> **Excerpted records**

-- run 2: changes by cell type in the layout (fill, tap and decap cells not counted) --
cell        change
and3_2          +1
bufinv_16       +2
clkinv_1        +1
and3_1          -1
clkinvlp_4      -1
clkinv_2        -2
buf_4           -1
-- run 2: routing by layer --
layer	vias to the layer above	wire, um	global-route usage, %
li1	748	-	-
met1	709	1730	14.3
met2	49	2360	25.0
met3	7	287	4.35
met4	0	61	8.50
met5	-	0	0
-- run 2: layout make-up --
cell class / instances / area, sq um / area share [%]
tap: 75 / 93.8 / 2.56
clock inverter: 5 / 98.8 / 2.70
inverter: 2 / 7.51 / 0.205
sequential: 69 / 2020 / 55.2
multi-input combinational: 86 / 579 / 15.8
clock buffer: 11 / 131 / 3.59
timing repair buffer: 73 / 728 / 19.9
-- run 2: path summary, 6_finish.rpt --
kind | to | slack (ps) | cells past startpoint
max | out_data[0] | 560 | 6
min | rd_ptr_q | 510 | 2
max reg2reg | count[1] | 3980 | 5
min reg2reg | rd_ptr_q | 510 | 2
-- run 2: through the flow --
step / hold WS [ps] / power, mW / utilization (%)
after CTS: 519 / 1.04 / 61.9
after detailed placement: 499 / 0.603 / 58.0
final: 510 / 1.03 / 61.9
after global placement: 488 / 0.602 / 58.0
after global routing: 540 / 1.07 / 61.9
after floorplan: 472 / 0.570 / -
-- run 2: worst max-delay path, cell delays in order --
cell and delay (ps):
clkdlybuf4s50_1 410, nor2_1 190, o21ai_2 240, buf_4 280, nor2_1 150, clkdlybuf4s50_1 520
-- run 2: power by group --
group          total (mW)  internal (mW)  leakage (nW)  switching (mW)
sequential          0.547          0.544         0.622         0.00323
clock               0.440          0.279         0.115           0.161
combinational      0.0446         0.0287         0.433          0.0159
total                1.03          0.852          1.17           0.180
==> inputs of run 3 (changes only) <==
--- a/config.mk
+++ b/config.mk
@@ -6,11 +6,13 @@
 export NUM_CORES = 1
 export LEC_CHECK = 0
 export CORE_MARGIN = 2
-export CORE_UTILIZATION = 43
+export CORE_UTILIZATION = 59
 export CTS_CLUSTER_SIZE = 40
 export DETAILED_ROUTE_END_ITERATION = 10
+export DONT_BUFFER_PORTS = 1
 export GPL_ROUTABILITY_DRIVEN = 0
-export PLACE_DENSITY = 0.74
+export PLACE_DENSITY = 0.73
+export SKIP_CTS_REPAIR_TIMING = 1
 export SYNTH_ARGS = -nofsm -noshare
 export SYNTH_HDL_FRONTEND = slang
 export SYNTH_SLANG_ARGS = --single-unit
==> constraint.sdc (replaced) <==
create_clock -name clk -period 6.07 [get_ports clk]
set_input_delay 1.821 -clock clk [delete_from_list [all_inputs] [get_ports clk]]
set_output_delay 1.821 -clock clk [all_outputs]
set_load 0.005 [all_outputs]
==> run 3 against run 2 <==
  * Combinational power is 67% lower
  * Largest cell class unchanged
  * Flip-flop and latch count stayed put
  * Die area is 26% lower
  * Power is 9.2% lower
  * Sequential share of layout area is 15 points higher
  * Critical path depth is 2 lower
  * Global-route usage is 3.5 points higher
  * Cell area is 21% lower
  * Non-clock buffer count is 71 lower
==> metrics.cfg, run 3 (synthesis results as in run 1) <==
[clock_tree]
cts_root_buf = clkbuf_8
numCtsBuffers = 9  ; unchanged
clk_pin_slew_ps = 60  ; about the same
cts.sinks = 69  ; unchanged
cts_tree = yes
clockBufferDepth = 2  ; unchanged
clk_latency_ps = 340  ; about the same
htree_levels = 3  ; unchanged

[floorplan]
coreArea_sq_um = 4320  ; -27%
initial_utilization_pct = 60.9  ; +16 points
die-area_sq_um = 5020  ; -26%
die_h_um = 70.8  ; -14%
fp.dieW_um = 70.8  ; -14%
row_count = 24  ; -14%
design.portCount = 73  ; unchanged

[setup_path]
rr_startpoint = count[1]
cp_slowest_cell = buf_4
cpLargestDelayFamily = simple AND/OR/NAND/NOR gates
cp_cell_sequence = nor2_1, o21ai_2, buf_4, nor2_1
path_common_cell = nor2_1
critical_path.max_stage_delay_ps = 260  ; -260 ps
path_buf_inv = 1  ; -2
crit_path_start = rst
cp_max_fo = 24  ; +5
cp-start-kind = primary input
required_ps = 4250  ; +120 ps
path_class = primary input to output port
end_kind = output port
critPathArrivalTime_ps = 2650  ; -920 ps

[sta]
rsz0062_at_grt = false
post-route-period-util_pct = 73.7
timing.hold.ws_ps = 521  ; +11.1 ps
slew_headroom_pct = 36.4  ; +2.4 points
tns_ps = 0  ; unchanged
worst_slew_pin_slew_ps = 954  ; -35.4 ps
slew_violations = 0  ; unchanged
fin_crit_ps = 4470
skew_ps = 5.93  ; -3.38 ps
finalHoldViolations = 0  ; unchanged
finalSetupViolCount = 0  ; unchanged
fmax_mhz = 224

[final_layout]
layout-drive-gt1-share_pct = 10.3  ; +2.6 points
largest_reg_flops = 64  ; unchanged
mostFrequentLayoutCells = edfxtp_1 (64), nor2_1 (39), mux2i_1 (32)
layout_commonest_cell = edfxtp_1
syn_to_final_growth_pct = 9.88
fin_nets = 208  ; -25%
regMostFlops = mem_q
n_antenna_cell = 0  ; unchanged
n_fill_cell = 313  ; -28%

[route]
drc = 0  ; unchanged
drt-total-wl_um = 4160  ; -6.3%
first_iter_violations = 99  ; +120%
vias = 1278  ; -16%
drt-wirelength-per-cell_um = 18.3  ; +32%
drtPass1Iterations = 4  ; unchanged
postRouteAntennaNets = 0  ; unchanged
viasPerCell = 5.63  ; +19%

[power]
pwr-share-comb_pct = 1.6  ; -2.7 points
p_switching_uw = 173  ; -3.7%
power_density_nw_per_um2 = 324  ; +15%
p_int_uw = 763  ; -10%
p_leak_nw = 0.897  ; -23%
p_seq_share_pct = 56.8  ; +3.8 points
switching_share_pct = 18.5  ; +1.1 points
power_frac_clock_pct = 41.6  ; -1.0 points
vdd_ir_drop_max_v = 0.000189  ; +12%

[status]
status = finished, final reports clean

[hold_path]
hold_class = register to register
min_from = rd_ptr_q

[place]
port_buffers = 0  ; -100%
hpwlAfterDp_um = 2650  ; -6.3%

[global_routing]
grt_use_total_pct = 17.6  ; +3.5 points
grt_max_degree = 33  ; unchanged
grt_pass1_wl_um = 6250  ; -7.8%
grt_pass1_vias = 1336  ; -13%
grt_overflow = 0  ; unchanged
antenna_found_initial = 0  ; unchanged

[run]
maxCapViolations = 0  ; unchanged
[src/flat_wrapper.sv]
// flat-port wrapper written by rule: the top's interface ports become plain ports
module jk_counter_ctrl_flat 
#(
  parameter int WIDTH = 4
)
  (clk, rstn, q, j_out, k_out, busy, done, wrap, cmd_cmd_valid, cmd_cmd_op, cmd_cmd_data, cmd_cmd_ready);
  jk_counter_ctrl_if #(.WIDTH(WIDTH)) cmd_i ();
  input  logic clk;
  input  logic rstn;
  output logic [WIDTH-1:0] q;
  output logic [WIDTH-1:0] j_out;
  output logic [WIDTH-1:0] k_out;
  output logic busy;
  output logic done;
  output logic wrap;
  input wire logic [$bits(cmd_i.cmd_valid)-1:0] cmd_cmd_valid;
  input wire logic [$bits(cmd_i.cmd_op)-1:0] cmd_cmd_op;
  input wire logic [$bits(cmd_i.cmd_data)-1:0] cmd_cmd_data;
  output wire logic [$bits(cmd_i.cmd_ready)-1:0] cmd_cmd_ready;
  assign cmd_i.cmd_valid = cmd_cmd_valid;
  assign cmd_i.cmd_op = cmd_cmd_op;
  assign cmd_i.cmd_data = cmd_cmd_data;
  assign cmd_cmd_ready = cmd_i.cmd_ready;
  jk_counter_ctrl #(.WIDTH(WIDTH)) u_core (.clk(clk), .rstn(rstn), .cmd(cmd_i), .q(q), .j_out(j_out), .k_out(k_out), .busy(busy), .done(done), .wrap(wrap));
endmodule
[config.mk]
export PLATFORM = sky130hd
export DESIGN_NAME = jk_counter_ctrl_flat
export DESIGN_NICKNAME = d
export VERILOG_FILES = /design/src/rtl/jk_counter_ctrl_if.sv /design/src/rtl/jk_counter_ctrl.sv /design/src/flat_wrapper.sv
export SDC_FILE = /design/constraint.sdc
export NUM_CORES = 1
export LEC_CHECK = 0
export BUFFER_PORTS_ARGS = -buffer_cell sky130_fd_sc_hd__buf_2
export CAP_MARGIN = 10
export CELL_PAD_IN_SITES_DETAIL_PLACEMENT = 0
export CELL_PAD_IN_SITES_GLOBAL_PLACEMENT = 1
export CORE_MARGIN = 1.5
export CORE_UTILIZATION = 35
export DETAILED_ROUTE_END_ITERATION = 8
export GPL_TIMING_DRIVEN = 0
export PLACE_DENSITY = 0.73
export SETUP_SLACK_MARGIN = 0.5
export SLEW_MARGIN = 20
export SYNTH_ARGS = -nofsm -noshare
export SYNTH_HDL_FRONTEND = slang
export SYNTH_SLANG_ARGS = --single-unit
[constraint.sdc]
create_clock -name clk -period 3.54 [get_ports clk]
set_input_delay 1.062 -clock clk [delete_from_list [all_inputs] [get_ports clk]]
set_output_delay 1.062 -clock clk [all_outputs]
set_load 0.01 [all_outputs]
**config.mk**
```make
export PLATFORM = sky130hd
export DESIGN_NAME = router_input_fifo
export DESIGN_NICKNAME = d
export VERILOG_FILES = /design/src/rtl/router_pkg.sv /design/src/rtl/router_fifo_mem.sv /design/src/rtl/router_input_fifo.sv
export SDC_FILE = /design/constraint.sdc
export NUM_CORES = 1
export LEC_CHECK = 0
export CELL_PAD_IN_SITES_DETAIL_PLACEMENT = 1
export CELL_PAD_IN_SITES_GLOBAL_PLACEMENT = 2
export CORE_AREA = 2 2 90 136
export CTS_BUF_LIST = sky130_fd_sc_hd__clkbuf_8
export DETAILED_ROUTE_END_ITERATION = 12
export DIE_AREA = 0 0 92 138
export DONT_BUFFER_PORTS = 1
export PLACE_DENSITY = 0.81
export SETUP_SLACK_MARGIN = 0.4
export SLEW_MARGIN = 5
export SYNTH_ARGS = -nofsm -noshare
export SYNTH_HDL_FRONTEND = slang
export SYNTH_HIERARCHICAL = 1
export SYNTH_SLANG_ARGS = --single-unit
```
**constraint.sdc**
```tcl
create_clock -name clk -period 3.64 [get_ports clk]
set_input_delay 0.546 -clock clk [delete_from_list [all_inputs] [get_ports clk]]
set_output_delay 0.546 -clock clk [all_outputs]
set_load 0.1 [all_outputs]
```
### src/rtl/fios_pkg.sv
// Shared types for the FIOS result collector: word width, word type and FSM state.
package fios_pkg;
  localparam int WORD_W = 17;

  typedef logic [WORD_W-1:0] word_t;

  typedef enum logic {
    COLLECT = 1'b0,
    OUT     = 1'b1
  } state_t;
endpackage

### src/rtl/fios_word_sub.sv
// One WORD_W-bit subtract slice with borrow chain; shared across all words of a result.
module fios_word_sub
  import fios_pkg::*;
(
  input  word_t a_i,
  input  word_t b_i,
  input  logic  bin_i,
  output word_t diff_o,
  output logic  bout_o
);
  assign {bout_o, diff_o} = {1'b0, a_i} - {1'b0, b_i} - {{WORD_W{1'b0}}, bin_i};
endmodule

### src/rtl/fios_res_collector.sv
// Assembles the LSW-first FIOS RES stream and presents it on a valid/ready port.
// Optional macro FIOS_FINAL_SUB_EN adds the on-the-fly final subtraction R - p.
module fios_res_collector
  import fios_pkg::*;
#(
  parameter int s = 8
) (
  input  logic              clock_i,
  input  logic              reset_i,
  input  logic              res_valid_i,
  input  word_t             res_i,
  input  logic [s*17-1:0]   p_i,
  output logic [s*17-1:0]   result_o,
  output logic              result_valid_o,
  input  logic              result_ready_i,
  output logic              busy_o,
  output logic              drop_err_o
);
  localparam int W     = s * WORD_W;
  localparam int CNT_W = (s > 1) ? $clog2(s) : 1;
  localparam logic [CNT_W-1:0] LAST = CNT_W'(s - 1);

  // Handshake: the result transfers on a cycle where result_valid_o & result_ready_i;
  // result_o and result_valid_o are held stable until then.
  state_t           state_q;
  logic [CNT_W-1:0] cnt_q;
  logic [W-1:0]     r_q, r_d;
  logic [W-1:0]     result_q, result_d;
  logic             valid_q;
  logic             drop_q;
  logic             accept;

  // In OUT a word is only taken when the current result leaves in the same cycle.
  assign accept = res_valid_i && ((state_q == COLLECT) || result_ready_i);

  always_comb begin
    r_d = r_q;
    for (int k = 0; k < s; k++) begin
      if (cnt_q == CNT_W'(k)) r_d[k*WORD_W +: WORD_W] = res_i;
    end
  end

`ifdef FIOS_FINAL_SUB_EN
  logic [W-1:0] d_q, d_d;
  logic         borrow_q;
  word_t        p_word;
  word_t        diff;
  logic         bout;
  logic         sub_bin;

  always_comb begin
    p_word = '0;
    for (int k = 0; k < s; k++) begin
      if (cnt_q == CNT_W'(k)) p_word = p_i[k*WORD_W +: WORD_W];
    end
  end

  assign sub_bin = (cnt_q == '0) ? 1'b0 : borrow_q;

  fios_word_sub u_sub (
    .a_i    (res_i),
    .b_i    (p_word),
    .bin_i  (sub_bin),
    .diff_o (diff),
    .bout_o (bout)
  );

  always_comb begin
    d_d = d_q;
    for (int k = 0; k < s; k++) begin
      if (cnt_q == CNT_W'(k)) d_d[k*WORD_W +: WORD_W] = diff;
    end
  end

  // A final borrow means R < p, so the raw value is already reduced.
  assign result_d = bout ? r_d : d_d;

  always_ff @(posedge clock_i) begin
    if (reset_i) begin
      d_q      <= '0;
      borrow_q <= 1'b0;
    end else if (accept) begin
      d_q      <= d_d;
      borrow_q <= bout;
    end
  end
`else
  logic p_unused;
  assign p_unused = ^p_i;
  assign result_d = r_d;
`endif

  always_ff @(posedge clock_i) begin
    if (reset_i) begin
      state_q  <= COLLECT;
      cnt_q    <= '0;
      r_q      <= '0;
      result_q <= '0;
      valid_q  <= 1'b0;
      drop_q   <= 1'b0;
    end else begin
      if (res_valid_i && !accept) drop_q <= 1'b1;
      if (accept) begin
        r_q   <= r_d;
        cnt_q <= (cnt_q == LAST) ? '0 : cnt_q + CNT_W'(1);
      end
      case (state_q)
        COLLECT: begin
          if (accept && (cnt_q == LAST)) begin
            state_q  <= OUT;
            valid_q  <= 1'b1;
            result_q <= result_d;
          end
        end
        OUT: begin
          if (result_ready_i) begin
            state_q <= COLLECT;
            valid_q <= 1'b0;
          end
        end
        default: state_q <= COLLECT;
      endcase
    end
  end

  assign result_o       = result_q;
  assign result_valid_o = valid_q;
  assign busy_o         = (state_q == COLLECT) && (cnt_q != '0);
  assign drop_err_o     = drop_q;
endmodule

### config.mk
export PLATFORM = sky130hd
export DESIGN_NAME = fios_res_collector
export DESIGN_NICKNAME = d
export VERILOG_FILES = /design/src/rtl/fios_pkg.sv /design/src/rtl/fios_word_sub.sv /design/src/rtl/fios_res_collector.sv
export SDC_FILE = /design/constraint.sdc
export NUM_CORES = 1
export LEC_CHECK = 0
export ABC_AREA = 0
export CAP_MARGIN = 20
export CELL_PAD_IN_SITES_DETAIL_PLACEMENT = 0
export CELL_PAD_IN_SITES_GLOBAL_PLACEMENT = 1
export CORE_MARGIN = 2
export CORE_UTILIZATION = 37
export CTS_BUF_LIST = sky130_fd_sc_hd__clkbuf_8
export CTS_CLUSTER_DIAMETER = 50
export DETAILED_ROUTE_END_ITERATION = 8
export GPL_ROUTABILITY_DRIVEN = 1
export PLACE_DENSITY_LB_ADDON = 0.05
export SYNTH_ARGS = -nofsm -noshare
export SYNTH_HDL_FRONTEND = slang
export SYNTH_HIERARCHICAL = 1
export SYNTH_SLANG_ARGS = --single-unit
### constraint.sdc
create_clock -name clock_i -period 2.35 [get_ports clock_i]
set_input_delay 0.705 -clock clock_i [delete_from_list [all_inputs] [get_ports clock_i]]
set_output_delay 0.705 -clock clock_i [all_outputs]
set_load 0.02 [all_outputs]
==> results.sh, run 1 <==
export IMPL_slew_viol_final=0
export IMPL_grt_pass1_wl_mm=53.3
export IMPL_hold_viol=0
export IMPL_r2r_start="cnt_q[2]$_SDFFE_PP0N_"
export IMPL_crit_path_end_kind="output pin"
export IMPL_ant_nets=0
export IMPL_remaining_drc_errors=0
export IMPL_rows=62
export IMPL_place_congestion=0.755
export IMPL_fp_coreArea_sq_um=28900
export IMPL_crit_buf_inv=1
export IMPL_routed_wirelength_mm=36.0
export IMPL_final_cell_area_sq_um=14400
export IMPL_worstSkewPairLatency_ns=0.55
export IMPL_synth_area_sq_um=11000
export IMPL_grtUsageMet1=0.335
export IMPL_cp_start_kind="register"
export IMPL_die_h_um=176
export IMPL_yosys_top_cells_area="dfxtp_1, mux2i_1, nand2b_1"
export IMPL_cp_top_family="buffers and inverters"
export IMPL_worst_slew_pin_slew_ns=0.736
export IMPL_max_freq_ghz=0.434
export IMPL_viasPerCell=5.06
export IMPL_irDropWorstVdd_v=0.000347
export IMPL_setup_worst_path_start="result_o[69]$_SDFFE_PP0P_"
export IMPL_grt_pass1_vias=8582
export IMPL_yosys_warnings=6
export IMPL_pwr_share_comb=0.091
export IMPL_slowest_stage="clkdlybuf4s50_1"
export IMPL_crit_cells=1
export IMPL_cts_sinks=261
export IMPL_swShare=0.250
export IMPL_worstPathMaxFanout=2
export IMPL_post_place_ws_ns=-0.00798
export IMPL_required_ns=1.64
export IMPL_grtUsageTotal=0.230
export IMPL_area_growth_pct=31.3
export IMPL_drt_first_pass_iters=7
export IMPL_initial_core_util=0.379
export IMPL_grt_util_met3=0.0342
export IMPL_hpwl_mm=24.1
export IMPL_reg2reg_to="result_o[61]$_SDFFE_PP0P_"
export IMPL_numCtsBuffers=46
export IMPL_synth_avg_cell_area_sq_um=9.50
export IMPL_final_layout_size_suffix_gt1_frac=0.138
export IMPL_worst_r2r_setup_slack_ns=0.30
export IMPL_drv_cap=0
export IMPL_antenna_found_initial=0
export IMPL_synth_top_area_share=0.477
export IMPL_power_switching_mw=2.39
export IMPL_grt_max_degree=94
export IMPL_critical_path_cell_chain="clkdlybuf4s50_1"
export IMPL_fin_crit_sh=0.980
export IMPL_fill_cells=2786
export IMPL_reg2reg_depth=6
export IMPL_fin_crit_ns=2.30
export IMPL_pwr_share_clk=0.437
export IMPL_worst_slack_ns=0.0480
export IMPL_crit_type="reg2out"
export IMPL_clk_pin_slew_ns=0.06
export IMPL_hold_class="reg2reg"
export IMPL_grt_ovfl_total=0
export IMPL_diodes=0
export IMPL_num_vias=8838
export IMPL_synth_seq_cells=261
export IMPL_relSlewSlack=0.509
export IMPL_num_io_pins=296
export IMPL_synth_distinct_cells=30
export IMPL_cellLeakagePower_nw=5.46
export IMPL_synth_top_cell_by_area="dfxtp_1"
export IMPL_power_mw=9.59
export IMPL_wl_per_cell_um=20.6
export IMPL_ys_seq_area_frac=0.477
export IMPL_seqPwrFrac=0.472
export IMPL_rsz0062_at_grt="no"
export IMPL_placed_cell_area_sq_um=13400
export IMPL_grtUsageMet2=0.361
export IMPL_cpPeakStageDelay_ns=0.64
export IMPL_cts_tree="done"
export IMPL_setup_viol=0
export IMPL_clockBufferDepth=3
export IMPL_ctsHoldBuffers=0
export IMPL_syn_inst=1153
export IMPL_grt_busiest_layer="met2"
export IMPL_final_net_count=1496
export IMPL_port_buffers=159
export IMPL_worstPathArrival_ns=1.60
export IMPL_die_area_sq_um=31000
export IMPL_synth_net_count=1316
export IMPL_ctsRootBufferMaster="clkbuf_8"
export IMPL_htree_levels=2
export IMPL_drt_initial_drc_count=596
export IMPL_status="finished clean"
export IMPL_endpoint="result_o[69]"
export IMPL_powerDensity_nw_per_um2=666
export IMPL_p_int_mw=7.19
export IMPL_clock_skew_ns=0.00985
export IMPL_die_x_um=176
layout by cell type (no fill, tap or decap), types with 2 or more instances in the layout:
master	n
a211oi_1	69
a21oi_1	22
a311oi_1	52
buf_12	19
buf_4	89
buf_6	2
clkbuf_8	63
clkdlybuf4s50_1	157
dfxtp_1	259
dfxtp_2	2
ha_1	5
inv_1	19
mux2i_1	187
nand2_1	85
nand2_2	3
nand2b_1	136
nand3_1	56
nor2_1	121
nor2b_2	2
o21ai_0	2
or3_1	2
worst reg2reg max path, stage by stage, from the launching register on:
cell and delay, ns:
dfxtp_2 0.33, buf_4 0.57, inv_1 0.11, ha_1 0.24, buf_4 0.24, mux2i_1 0.21
a211oi_1 0.26
worst min path at each step:
stage / start / endpoint / slack (ns) / cells after the start
floorplan: r_q[91]$_SDFFE_PP0N_ / r_q[91]$_SDFFE_PP0N_ / 0.45 / 2
global placement: result_o[133]$_SDFFE_PP0P_ / result_o[133]$_SDFFE_PP0P_ / 0.45 / 2
detailed placement: result_o[134]$_SDFFE_PP0P_ / result_o[134]$_SDFFE_PP0P_ / 0.45 / 2
CTS: result_o[134]$_SDFFE_PP0P_ / result_o[134]$_SDFFE_PP0P_ / 0.46 / 2
global route: result_o[135]$_SDFFE_PP0P_ / result_o[135]$_SDFFE_PP0P_ / 0.47 / 2
finish: result_o[135]$_SDFFE_PP0P_ / result_o[135]$_SDFFE_PP0P_ / 0.45 / 2
registers in the layout, indices dropped and copies added, names as in the netlist:
signal	flops
cnt_q	3
drop_err_o	1
r_q	119
result_o	136
result_valid_o	1
state_q	1
metal layers:
layer | vias up | part of all wire
li1 | 4335 | -
met1 | 4214 | 0.49
met2 | 237 | 0.44
met3 | 52 | 0.050
met4 | 0 | 0.016
met5 | - | 0
per-stage QoR:
stage / hold slack, ns / setup TNS (ns) / instances / utilization
after global routing: 0.471 / 0 / 1748 / 0.497
after global placement: 0.447 / 0 / 1669 / 0.465
after detailed placement: 0.448 / -0.00798 / 1669 / 0.465
after floorplan: 0.448 / 0 / 1153 / -
final: 0.452 / 0 / 1748 / 0.497
after CTS: 0.456 / 0 / 1748 / 0.497
cells in the mapped netlist:
library cell    n
a21oi_1        22
dfxtp_1       261
nor2b_1         2
o21ai_0         2
nor2_1        122
buf_6           2
mux2i_1       187
or3_4           1
nand2_2         3
nand2_1        85
buf_1          13
inv_1           4
or3_1           2
and2b_1         1
a311oi_1       52
nand3_1        56
nand2b_1      136
buf_8           1
buf_2          31
or2b_1          1
nor3_1          1
or4_1           1
nor3_2          1
buf_4          19
clkbuf_1       69
nor2b_4         1
and3b_1         1
nand3b_1        1
a211oi_1       69
ha_1            6
cells by family (layout without fill, tap and decap cells):
| family | Yosys count | after routing | synth area share |
|---|---|---|---|
| buf+inv | 139 | 350 | 0.0601 |
| fa+ha+maj | 6 | 6 | 0.00685 |
| compound gates | 145 | 145 | 0.0998 |
| flops | 261 | 261 | 0.477 |
| simple gates | 415 | 415 | 0.185 |
| mux | 187 | 187 | 0.171 |
power groups by stage:
stage	clock network (mW)	registers, mW	logic (mW)
floorplan	0	4.62	0.470
global placement	0	4.62	0.870
detailed placement	0	4.62	0.869
CTS	4.29	4.52	0.877
global route	4.49	4.53	0.920
finish	4.19	4.52	0.873
final cells by class:
cell class / count / area, sq um / share of cell area
sequential: 261 / 5230 / 0.363
multi-input combinational: 753 / 5090 / 0.354
timing repair buffer: 267 / 2640 / 0.184
clock buffer: 63 / 867 / 0.0603
tap: 384 / 480 / 0.0334
clock inverter: 16 / 61.3 / 0.00426
inverter: 4 / 15.0 / 0.00104
timing repair:
item / CTS / global route
gates resized for setup: 10 / 1
buffers inserted: 0 / 0
setup endpoints to repair: 1 / 1
pin swaps: 1 / 1
(Power assumes the default switching activity.)
==> run 2: changes to the inputs <==
- SYNTH_HIERARCHICAL: 1 -> default
==> results of run 2 <==
Final layout, timing and power as in run 1 (identical DEF).
Main changes from that run: Yosys warning count 6 -> 0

> **Aim of the task**
Using the material above, transcribe exactly the lines from the line with "clk_latency_ps = 340" to the line with "cp_cell_sequence = nor2_1, o21ai_2, buf_4, nor2_1"; both count, and nothing else goes in.

> **Exercise answer**
clk_latency_ps = 340  ; about the same
htree_levels = 3  ; unchanged

[floorplan]
coreArea_sq_um = 4320  ; -27%
initial_utilization_pct = 60.9  ; +16 points
die-area_sq_um = 5020  ; -26%
die_h_um = 70.8  ; -14%
fp.dieW_um = 70.8  ; -14%
row_count = 24  ; -14%
design.portCount = 73  ; unchanged

[setup_path]
rr_startpoint = count[1]
cp_slowest_cell = buf_4
cpLargestDelayFamily = simple AND/OR/NAND/NOR gates
cp_cell_sequence = nor2_1, o21ai_2, buf_4, nor2_1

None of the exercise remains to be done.